Presuntamente, la novela —compuesta a su vez de cinco novelas con las que, a decir de una nota editorial en Anagrama, que ignoro si borró Random House tras apoderarse de los derechos del autor— buscaba multiplicar ventas mediante sus ejemplares diferenciados, de modo que pudieran garantizar en el futuro el patrimonio de los hijos de Bolaño. Por un lado.

Por el otro, especifica el poeta chileno, aquella declaración de Arturo Belano no sólo explicaría la voz narrativa de 2666 sino que buscaría cerrar con su habitual tristeza —llamémosle deliciosa— el recorrido en álter ego de ese novelista en despedida de las atrocidades del siglo XX, que con su Amuleto narró la entrada del ejército a la Ciudad Universitaria mexicana durante la represión del movimiento estudiantil de 1968; con su Nocturno de Chile, los cinismos con que la ciudad letrada chilena se acomodó al desmantelamiento —mediante bombardeo de La Moneda— del gobierno de la Unidad Popular y Salvador Allende; con Los detectives salvajes, las inacabables diásporas que fueron el destino de latinoamericanos durante los años del Plan Cóndor y el envilecimiento de la dignidad que tuvo el feo gesto de buscarse autónoma en la historia continental. 

Y Arturo Belano, tras recorrer los feminicidios de Ciudad Juárez con puntual enceguecimiento y entenderlos como continuidad de las atrocidades que alguna vez cavaron fosas para enterrar pilas de cadáveres en la Alemania nazi, se despediría así de la vida, del mundo, de la enunciación, de la memoria, de la escritura, de la nostalgia, de la voz. Del miedo.

Pero Raúl Zurita, a quien Bolaño admiraba, tiene reservada una severa crítica para su connacional: fueron los editores, el mercado, las fuerzas anónimas que expoliaron su archivo, que multiplicaron su enunciación novelística en maniobras post mórtem que podríamos, por lo menos, tildar de sospechosas, los criterios de venta sin manos pero con propósitos explícitos, los que determinaron que fueran otras las líneas finales de la novela monumental que lleva como título el año de un cementerio. Es decir, acusa Zurita, en Bolaño se tensaron la novela como la mampara favorita del mercado literario y una oportunidad perdida para el cierre de una carcajada espeluznante: Altazor, ¿por qué perdiste tu primera serenidad? ¿Qué ángel malo se paró en la puerta de tu sonrisa?

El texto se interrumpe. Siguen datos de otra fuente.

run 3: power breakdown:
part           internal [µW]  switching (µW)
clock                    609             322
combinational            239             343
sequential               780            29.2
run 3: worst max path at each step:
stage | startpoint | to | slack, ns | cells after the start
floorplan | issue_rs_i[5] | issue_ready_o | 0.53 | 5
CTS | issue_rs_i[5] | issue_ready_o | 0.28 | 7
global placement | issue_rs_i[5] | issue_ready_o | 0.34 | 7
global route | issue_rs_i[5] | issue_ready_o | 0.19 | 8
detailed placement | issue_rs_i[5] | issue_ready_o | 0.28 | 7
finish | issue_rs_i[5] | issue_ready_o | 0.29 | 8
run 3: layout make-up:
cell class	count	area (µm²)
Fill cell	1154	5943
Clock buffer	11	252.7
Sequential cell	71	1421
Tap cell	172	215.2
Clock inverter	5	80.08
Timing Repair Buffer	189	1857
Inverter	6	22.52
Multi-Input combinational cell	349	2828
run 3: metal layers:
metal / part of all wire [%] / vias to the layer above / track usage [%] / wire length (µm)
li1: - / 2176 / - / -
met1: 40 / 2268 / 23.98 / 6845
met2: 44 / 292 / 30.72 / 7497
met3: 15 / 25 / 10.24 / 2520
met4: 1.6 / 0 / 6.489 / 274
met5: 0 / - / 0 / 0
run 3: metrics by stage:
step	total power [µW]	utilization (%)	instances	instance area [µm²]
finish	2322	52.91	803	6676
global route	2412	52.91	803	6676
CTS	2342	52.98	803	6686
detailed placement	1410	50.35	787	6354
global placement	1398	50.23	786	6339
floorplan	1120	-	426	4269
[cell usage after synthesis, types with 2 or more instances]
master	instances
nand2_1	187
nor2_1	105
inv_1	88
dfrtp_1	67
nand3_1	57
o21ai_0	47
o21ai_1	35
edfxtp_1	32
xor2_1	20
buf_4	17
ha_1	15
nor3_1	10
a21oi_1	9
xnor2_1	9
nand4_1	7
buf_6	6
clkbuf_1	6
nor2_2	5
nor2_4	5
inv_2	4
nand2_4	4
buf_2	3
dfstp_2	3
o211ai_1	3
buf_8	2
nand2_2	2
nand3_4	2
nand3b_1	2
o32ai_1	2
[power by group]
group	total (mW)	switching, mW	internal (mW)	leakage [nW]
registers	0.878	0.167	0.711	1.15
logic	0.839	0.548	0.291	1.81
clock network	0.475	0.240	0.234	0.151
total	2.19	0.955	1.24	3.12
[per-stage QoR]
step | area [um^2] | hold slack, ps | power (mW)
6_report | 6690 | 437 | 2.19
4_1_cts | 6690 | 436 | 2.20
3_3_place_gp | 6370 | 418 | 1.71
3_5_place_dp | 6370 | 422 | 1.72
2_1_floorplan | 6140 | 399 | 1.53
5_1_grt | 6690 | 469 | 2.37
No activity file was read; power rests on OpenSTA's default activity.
==> config.mk <==
export PLATFORM = sky130hd
export DESIGN_NAME = uart_rx_fifo
export DESIGN_NICKNAME = d
export VERILOG_FILES = /design/src/rtl/uart_pkg.sv /design/src/rtl/uart_fifo_mem.sv /design/src/rtl/uart_rx_fifo.sv
export SDC_FILE = /design/constraint.sdc
export NUM_CORES = 1
export LEC_CHECK = 0
export CORE_ASPECT_RATIO = 0.9
export CORE_MARGIN = 2
export CORE_UTILIZATION = 30
export CTS_CLUSTER_SIZE = 10
export DETAILED_ROUTE_END_ITERATION = 12
export GPL_ROUTABILITY_DRIVEN = 0
export GPL_TIMING_DRIVEN = 0
export SLEW_MARGIN = 30
export SYNTH_ARGS = -nofsm -noshare
export SYNTH_HDL_FRONTEND = slang
export SYNTH_SLANG_ARGS = --single-unit
==> constraint.sdc <==
create_clock -name clk_rx -period 5.5 [get_ports clk_rx]
set_input_delay 1.1 -clock clk_rx [delete_from_list [all_inputs] [get_ports clk_rx]]
set_output_delay 1.1 -clock clk_rx [all_outputs]
set_load 0.02 [all_outputs]
==> src/rtl/uart_pkg.sv <==
// Shared constants and helpers for the UART receive path.
package uart_pkg;

  localparam int UART_DATA_W = 8;

  // Ceiling log2 for pointer and occupancy widths; clog2(1) returns 0.
  function automatic int clog2(input int value);
    int r;
    r = 0;
    while ((1 << r) < value) r++;
    return r;
  endfunction

endpackage

==> src/rtl/uart_fifo_mem.sv <==
// DEPTH x 8 storage: one synchronous write port, asynchronous read.
// Entries are deliberately left unreset so this maps onto distributed RAM.
module uart_fifo_mem
  import uart_pkg::*;
#(
  parameter int DEPTH = 16,
  parameter int AW    = clog2(DEPTH)
) (
  input  logic                   clk_rx,
  input  logic                   wr_en,
  input  logic [AW-1:0]          wr_addr,
  input  logic [UART_DATA_W-1:0] wr_data,
  input  logic [AW-1:0]          rd_addr,
  output logic [UART_DATA_W-1:0] rd_data
);

  logic [UART_DATA_W-1:0] mem_q [DEPTH];

  // Write port: store the byte at the write pointer when enabled.
  always_ff @(posedge clk_rx) begin
    if (wr_en) mem_q[wr_addr] <= wr_data;
  end

  assign rd_data = mem_q[rd_addr];

endmodule

==> src/rtl/uart_rx_fifo.sv <==
// Receive buffer behind the UART receiver: first-word-fall-through FIFO of
// good bytes, framing-error event counter, sticky overflow flag.
module uart_rx_fifo
  import uart_pkg::*;
#(
  parameter int DEPTH = 16,
  parameter int CNT_W = 8,
  localparam int AW   = clog2(DEPTH),
  localparam int LW   = clog2(DEPTH) + 1
) (
  input  logic                   clk_rx,
  input  logic                   rst_clk_rx,
  input  logic [UART_DATA_W-1:0] rx_data,
  input  logic                   rx_data_rdy,
  input  logic                   frm_err,
  input  logic                   rd_en,
  output logic [UART_DATA_W-1:0] dout,
  output logic                   dout_vld,
  output logic                   full,
  output logic [LW-1:0]          level,
  output logic                   ovf,
  output logic [CNT_W-1:0]       frm_err_cnt,
  input  logic                   clr_err
);

  logic [AW-1:0]          wr_ptr_q, wr_ptr_d;
  logic [AW-1:0]          rd_ptr_q, rd_ptr_d;
  logic [LW-1:0]          level_q, level_d;
  logic                   ovf_q, ovf_d;
  logic [CNT_W-1:0]       cnt_q, cnt_d;
  logic                   frm_err_q;
  logic                   push_req, push_ok, pop, drop, frm_evt;
  logic [UART_DATA_W-1:0] rd_data;

  assign full     = (level_q == LW'(DEPTH));
  assign dout_vld = (level_q != '0);
  assign level    = level_q;
  assign ovf      = ovf_q;
  assign frm_err_cnt = cnt_q;
  assign dout     = dout_vld ? rd_data : '0;

  // Qualify push/pop; a full FIFO accepts a push only when the head leaves in the same cycle.
  always_comb begin
    push_req = rx_data_rdy & ~frm_err;
    pop      = rd_en & dout_vld;
    push_ok  = push_req & (~full | pop);
    drop     = push_req & full & ~pop;
    frm_evt  = frm_err & ~frm_err_q;
  end

  // Next-state for pointers, occupancy, overflow flag and error counter.
  always_comb begin
    wr_ptr_d = wr_ptr_q;
    rd_ptr_d = rd_ptr_q;
    level_d  = level_q;
    ovf_d    = ovf_q;
    cnt_d    = cnt_q;
    if (push_ok) wr_ptr_d = wr_ptr_q + AW'(1);
    if (pop)     rd_ptr_d = rd_ptr_q + AW'(1);
    if (push_ok && !pop)      level_d = level_q + LW'(1);
    else if (pop && !push_ok) level_d = level_q - LW'(1);
    // A new event in the clear cycle survives the clear.
    if (drop)         ovf_d = 1'b1;
    else if (clr_err) ovf_d = 1'b0;
    if (clr_err)                               cnt_d = frm_evt ? CNT_W'(1) : '0;
    else if (frm_evt && cnt_q != {CNT_W{1'b1}}) cnt_d = cnt_q + CNT_W'(1);
  end

  // State registers; reset flushes the FIFO and dominates all other inputs.
  always_ff @(posedge clk_rx) begin
    if (rst_clk_rx) begin
      wr_ptr_q  <= '0;
      rd_ptr_q  <= '0;
      level_q   <= '0;
      ovf_q     <= 1'b0;
      cnt_q     <= '0;
      frm_err_q <= 1'b0;
    end else begin
      wr_ptr_q  <= wr_ptr_d;
      rd_ptr_q  <= rd_ptr_d;
      level_q   <= level_d;
      ovf_q     <= ovf_d;
      cnt_q     <= cnt_d;
      frm_err_q <= frm_err;
    end
  end

  uart_fifo_mem #(.DEPTH(DEPTH), .AW(AW)) u_mem (
    .clk_rx  (clk_rx),
    .wr_en   (push_ok & ~rst_clk_rx),
    .wr_addr (wr_ptr_q),
    .wr_data (rx_data),
    .rd_addr (rd_ptr_q),
    .rd_data (rd_data)
  );

endmodule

La novela, dijo entonces el autor del Canto a su amor desaparecido, es “un género que no puede ya entenderse sino como mercancía” y un juego en donde quien renuncia a ser mercancía se autodenuncia, desnuda la vileza del frenesí de la venta de ejemplares siempre nuevos. Quizás no inventivos, tal vez no sangrantes, a lo mejor no pausados para lamer el ombligo de la existencia, pero diseñados y frescos sobre la mesa.

Y Zurita cierra su objeción de manera magistral, en un movimiento que recuerda que, cuando bulle, la crítica es en sí un género literario, es decir, otro ámbito de la creación: “Un autor o autora de novelas si no es un fabricante de mercancías es simplemente una mala o un mal escritor. Lo demás, queridos amigos, es simplemente poesía”.

Y eso es todo amigos. Si tuviera fuerzas, me pondría a llorar.